Werkzeug

wsgi utility collection


SQLAlchemy And Werkzeug

Using SQLAlchemy with a Werkzeug application is pretty straight-forward. With SQLAlchemy 0.4 onwards there is a scoped session in the SQLAlchemy core which allows SQLAlchemy to look up the current active database session based on the current context. A context is loosely defined as the current thread which most of the time is the current request.

Werkzeug itself comes with a module called "werkzeug.local" which provides a thread local object which explicitly cleans up at the end of the request. Additionally it supports greenlets. With some more modifications you can sync up the current SQLAlchemy session with werkzeug locals.

The following method is not the easiest one but allows you to have multiple instances of the same application class in the same python interpreter.

Somewhere in your application code defined this, for example in an application utility file (app.util for example):

from sqlalchemy import MetaData
from sqlalchemy.orm import scoped_session, create_session
from werkzeug import Local, LocalManager

# create the local object
local = Local()
local_manager = LocalManager()

# now add a proxy for the aplication object we put on the local later
application = local('application')

# This piece of code now creates a new session class for us that
# does all the thread / greenlet / application engine lookup magic
session = scoped_session(lambda: create_session(application.database_engine,
                         autoflush=True, transactional=True),
                         local_manager.get_ident)

# the database metadata for all of our tables
metadata = MetaData()

The next thing we have to do is to create an engine in the application constructor and propagate the application to the local object every request and at the end of the request clean up properly. Additionally we provide a method to create all database tables.

from sqlalchemy import create_engine
from werkzeug import ClosingIterator

# here we import the local_manager and the metadata we defined
# in the piece of code from above.
from app.util import session, local, local_manager, metadata


class Application(object):

    def __init__(self, database_uri):
        self.database_engine = create_engine(database_uri, convert_unicode=True)

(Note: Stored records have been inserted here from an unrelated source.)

**src/rtl/ps2_keyboard_decoder.sv**
```systemverilog
// ---------------------------------------------------------------------------
// ps2_keyboard_decoder
//
// Purpose:
//   Receives PS/2 keyboard frames (scan code set 2) from the raw, asynchronous
//   PS/2 clock and data pins. Frames are re-timed into the system clock domain
//   and the PS/2 clock is glitch filtered. Bytes are validated by parity and
//   stop bit. The E0 (extended) and F0 (break) prefixes and the two shift keys
//   are tracked. The block reports the last scan byte, an ASCII translation
//   and one-cycle make/break pulses.
//
// Parameters:
//   FILTER_LEN      consecutive equal synchronized samples needed before a
//                   PS/2 clock level change is accepted
//   TIMEOUT_CYCLES  clk cycles without an accepted falling edge before a
//                   partially received frame is abandoned
//
// Ports:
//   clk             system clock
//   reset_n         asynchronous active-low reset
//   ps2_clk_async   raw PS/2 clock pin, idle high
//   ps2_data_async  raw PS/2 data pin, idle high
//   scan_code       last completed non-prefix scan byte
//   ascii_code      ASCII of the last make code, 0x00 when unmapped
//   key_pressed     one-cycle pulse per make code (typematic repeats included)
//   key_released    one-cycle pulse per break code
// ---------------------------------------------------------------------------
module ps2_keyboard_decoder #(
    parameter int FILTER_LEN     = 4,
    parameter int TIMEOUT_CYCLES = 50000
) (
    input  logic       clk,
    input  logic       reset_n,
    input  logic       ps2_clk_async,
    input  logic       ps2_data_async,
    output logic [7:0] scan_code,
    output logic [7:0] ascii_code,
    output logic       key_pressed,
    output logic       key_released
);

    localparam int FILT_W = (FILTER_LEN > 1) ? $clog2(FILTER_LEN) : 1;
    localparam int TO_W   = $clog2(TIMEOUT_CYCLES + 1);

    localparam logic [7:0] CODE_EXT    = 8'hE0;
    localparam logic [7:0] CODE_BREAK  = 8'hF0;
    localparam logic [7:0] CODE_LSHIFT = 8'h12;
    localparam logic [7:0] CODE_RSHIFT = 8'h59;

    // Bit counter values: 0 waits for a start bit, 1..8 collect data,
    // 9 collects parity, 10 checks the stop bit.
    localparam logic [3:0] BIT_IDLE   = 4'd0;
    localparam logic [3:0] BIT_FIRST  = 4'd1;
    localparam logic [3:0] BIT_PARITY = 4'd9;

    // Synchronizer, filter and receiver state
    logic [1:0]        clkSync_q;
    logic [1:0]        datSync_q;
    logic              filtClk_q;
    logic [FILT_W-1:0] filtCnt_q;
    logic [3:0]        bitCnt_q,     bitCnt_d;
    logic [8:0]        frame_q,      frame_d;
    logic [TO_W-1:0]   timeoutCnt_q, timeoutCnt_d;
    logic              byteValid_q,  byteValid_d;
    logic [7:0]        rxByte_q,     rxByte_d;

    // Decoder state and registered outputs
    logic              breakFlag_q,  breakFlag_d;
    logic              extFlag_q,    extFlag_d;
    logic              shiftL_q,     shiftL_d;
    logic              shiftR_q,     shiftR_d;
    logic [7:0]        scanCode_q,   scanCode_d;
    logic [7:0]        asciiCode_q,  asciiCode_d;
    logic              keyPressed_q, keyPressed_d;
    logic              keyReleased_q, keyReleased_d;

    logic clkSample;
    logic dataSample;
    logic filtFlip;
    logic fallEdge;

    assign clkSample  = clkSync_q[1];
    assign dataSample = datSync_q[1];

    // Two-flop synchronizers for both pins. They reset to the idle-high level
    // so that leaving reset never looks like a falling clock edge.
    always_ff @(posedge clk or negedge reset_n) begin
        if (!reset_n) begin
            clkSync_q <= 2'b11;
            datSync_q <= 2'b11;
        end else begin
            clkSync_q <= {clkSync_q[0], ps2_clk_async};
            datSync_q <= {datSync_q[0], ps2_data_async};
        end
    end

    // The filter flips its output on the FILTER_LEN-th consecutive sample that
    // disagrees with it. The falling edge is taken from the flip itself so the
    // data bit is sampled in the same cycle the edge is accepted.
    assign filtFlip = (clkSample != filtClk_q) &&
                      (filtCnt_q == FILT_W'(FILTER_LEN - 1));
    assign fallEdge = filtFlip && filtClk_q;

    // Glitch filter for the PS/2 clock: any agreeing sample restarts the run.
    always_ff @(posedge clk or negedge reset_n) begin
        if (!reset_n) begin
            filtClk_q <= 1'b1;
            filtCnt_q <= '0;
        end else if (clkSample == filtClk_q) begin
            filtCnt_q <= '0;
        end else if (filtFlip) begin
            filtClk_q <= clkSample;
            filtCnt_q <= '0;
        end else begin
            filtCnt_q <= filtCnt_q + 1'b1;
        end
    end

    // Frame receiver. Data and parity shift in at the top of frame_q, so after
    // the parity bit the data byte sits LSB-first in frame_q[7:0] and parity in
    // frame_q[8]. An odd count of ones over all nine bits means good parity.
    // The timeout counter only runs while a frame is in progress and reloads
    // on every accepted edge.
    always_comb begin
        bitCnt_d     = bitCnt_q;
        frame_d      = frame_q;
        timeoutCnt_d = timeoutCnt_q;
        byteValid_d  = 1'b0;
        rxByte_d     = rxByte_q;

        if (fallEdge) begin
            timeoutCnt_d = '0;
            if (bitCnt_q == BIT_IDLE) begin
                if (!dataSample) begin
                    bitCnt_d = BIT_FIRST;
                end
            end else if (bitCnt_q <= BIT_PARITY) begin
                frame_d  = {dataSample, frame_q[8:1]};
                bitCnt_d = bitCnt_q + 4'd1;
            end else begin
                bitCnt_d = BIT_IDLE;
                if (dataSample && (^frame_q)) begin
                    byteValid_d = 1'b1;
                    rxByte_d    = frame_q[7:0];
                end
            end
        end else if (bitCnt_q != BIT_IDLE) begin
            if (timeoutCnt_q == TO_W'(TIMEOUT_CYCLES - 1)) begin
                bitCnt_d     = BIT_IDLE;
                timeoutCnt_d = '0;
            end else begin
                timeoutCnt_d = timeoutCnt_q + 1'b1;
            end
        end else begin
            timeoutCnt_d = '0;
        end
    end

    // Receiver registers
    always_ff @(posedge clk or negedge reset_n) begin
        if (!reset_n) begin
            bitCnt_q     <= BIT_IDLE;
            frame_q      <= '0;
            timeoutCnt_q <= '0;
            byteValid_q  <= 1'b0;
            rxByte_q     <= '0;
        end else begin
            bitCnt_q     <= bitCnt_d;
            frame_q      <= frame_d;
            timeoutCnt_q <= timeoutCnt_d;
            byteValid_q  <= byteValid_d;
            rxByte_q     <= rxByte_d;
        end
    end

    // Scan code set 2 to ASCII. Letters are produced lowercase and lifted to
    // uppercase when shifted; digits and control keys ignore shift.
    function automatic logic [7:0] translate(input logic [7:0] code,
                                             input logic       shifted);
        logic [7:0] ch;
        ch = 8'h00;
        case (code)
            8'h1C: ch = "a";
            8'h32: ch = "b";
            8'h21: ch = "c";
            8'h23: ch = "d";
            8'h24: ch = "e";
            8'h2B: ch = "f";
            8'h34: ch = "g";
            8'h33: ch = "h";
            8'h43: ch = "i";
            8'h3B: ch = "j";
            8'h42: ch = "k";
            8'h4B: ch = "l";
            8'h3A: ch = "m";
            8'h31: ch = "n";
            8'h44: ch = "o";
            8'h4D: ch = "p";
            8'h15: ch = "q";
            8'h2D: ch = "r";
            8'h1B: ch = "s";
            8'h2C: ch = "t";
            8'h3C: ch = "u";
            8'h2A: ch = "v";
            8'h1D: ch = "w";
            8'h22: ch = "x";
            8'h35: ch = "y";
            8'h1A: ch = "z";
            8'h45: ch = "0";
            8'h16: ch = "1";
            8'h1E: ch = "2";
            8'h26: ch = "3";
            8'h25: ch = "4";
            8'h2E: ch = "5";
            8'h36: ch = "6";
            8'h3D: ch = "7";
            8'h3E: ch = "8";
            8'h46: ch = "9";
            8'h29: ch = 8'h20;
            8'h5A: ch = 8'h0D;
            8'h66: ch = 8'h08;
            8'h76: ch = 8'h1B;
            8'h0D: ch = 8'h09;
            default: ch = 8'h00;
        endcase
        if (shifted && (ch >= "a") && (ch <= "z")) begin
            ch = ch - 8'h20;
        end
        return ch;
    endfunction

    // Byte interpreter. Prefix bytes only set flags. A break clears both
    // prefixes; a make clears only the extended flag. Shift tracking ignores
    // extended codes, so E0 12 (part of the fake-shift sequences some keys
    // send) never changes the shift state.
    always_comb begin
        scanCode_d    = scanCode_q;
        asciiCode_d   = asciiCode_q;
        keyPressed_d  = 1'b0;
        keyReleased_d = 1'b0;
        breakFlag_d   = breakFlag_q;
        extFlag_d     = extFlag_q;
        shiftL_d      = shiftL_q;
        shiftR_d      = shiftR_q;

        if (byteValid_q) begin
            if (rxByte_q == CODE_EXT) begin
                extFlag_d = 1'b1;
            end else if (rxByte_q == CODE_BREAK) begin
                breakFlag_d = 1'b1;
            end else if (breakFlag_q) begin
                scanCode_d    = rxByte_q;
                keyReleased_d = 1'b1;
                if (!extFlag_q && (rxByte_q == CODE_LSHIFT)) begin
                    shiftL_d = 1'b0;
                end
                if (!extFlag_q && (rxByte_q == CODE_RSHIFT)) begin
                    shiftR_d = 1'b0;
                end
                breakFlag_d = 1'b0;
                extFlag_d   = 1'b0;
            end else begin
                scanCode_d   = rxByte_q;
                asciiCode_d  = extFlag_q ? 8'h00
                                         : translate(rxByte_q, shiftL_q | shiftR_q);
                keyPressed_d = 1'b1;
                if (!extFlag_q && (rxByte_q == CODE_LSHIFT)) begin
                    shiftL_d = 1'b1;
                end
                if (!extFlag_q && (rxByte_q == CODE_RSHIFT)) begin
                    shiftR_d = 1'b1;
                end
                extFlag_d = 1'b0;
            end
        end
    end

    // Decoder registers. The codes update in the same edge that raises a
    // pulse, so they are valid whenever a pulse is high.
    always_ff @(posedge clk or negedge reset_n) begin
        if (!reset_n) begin
            breakFlag_q   <= 1'b0;
            extFlag_q     <= 1'b0;
            shiftL_q      <= 1'b0;
            shiftR_q      <= 1'b0;
            scanCode_q    <= 8'h00;
            asciiCode_q   <= 8'h00;
            keyPressed_q  <= 1'b0;
            keyReleased_q <= 1'b0;
        end else begin
            breakFlag_q   <= breakFlag_d;
            extFlag_q     <= extFlag_d;
            shiftL_q      <= shiftL_d;
            shiftR_q      <= shiftR_d;
            scanCode_q    <= scanCode_d;
            asciiCode_q   <= asciiCode_d;
            keyPressed_q  <= keyPressed_d;
            keyReleased_q <= keyReleased_d;
        end
    end

    assign scan_code    = scanCode_q;
    assign ascii_code   = asciiCode_q;
    assign key_pressed  = keyPressed_q;
    assign key_released = keyReleased_q;

endmodule

```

    def __call__(self, environ, start_response):
        # set the current application so that the session factory
        # callback can access the database engine.
        local.application = self

        # here comes the request dispatching code that returns
        # a response object.
        response = dispatch(...)

        # and at the end of the request we clean up properly.
        return ClosingIterator(response(environ, start_response),
                               [local_manager.cleanup, session.remove])

    def init_database(self):
        """The bonus: create all tables."""
        # the metadata create all function does not use any ORM
        # stuff so we can savely ignore local.application here.
        metadata.create_all(self.database_engine)

Finally we have to define some database models. Important is that your database models are all imported before the WSGI application is initialized. If not the metadata won't know about all models and forget to create all required tables or relations will point to nowhere.

How to define Tables and Models is explained in the SQLAlchemy ORM Tutorial. Just don't forget that you already have a metadata defined in your utils module and that the engine is discovered by default. If you want to play in the Python Interpreter with it, don't forget to assign an instance of the application to the local.application attribute.

Working With Models

As soon as you have created some models you should be able to query them with Model.query like mentioned in the SQLAlchemy documentation. The example code above creates a session that automatically saves models created in a transactional context. To send the changes to the database you have to call session.commit().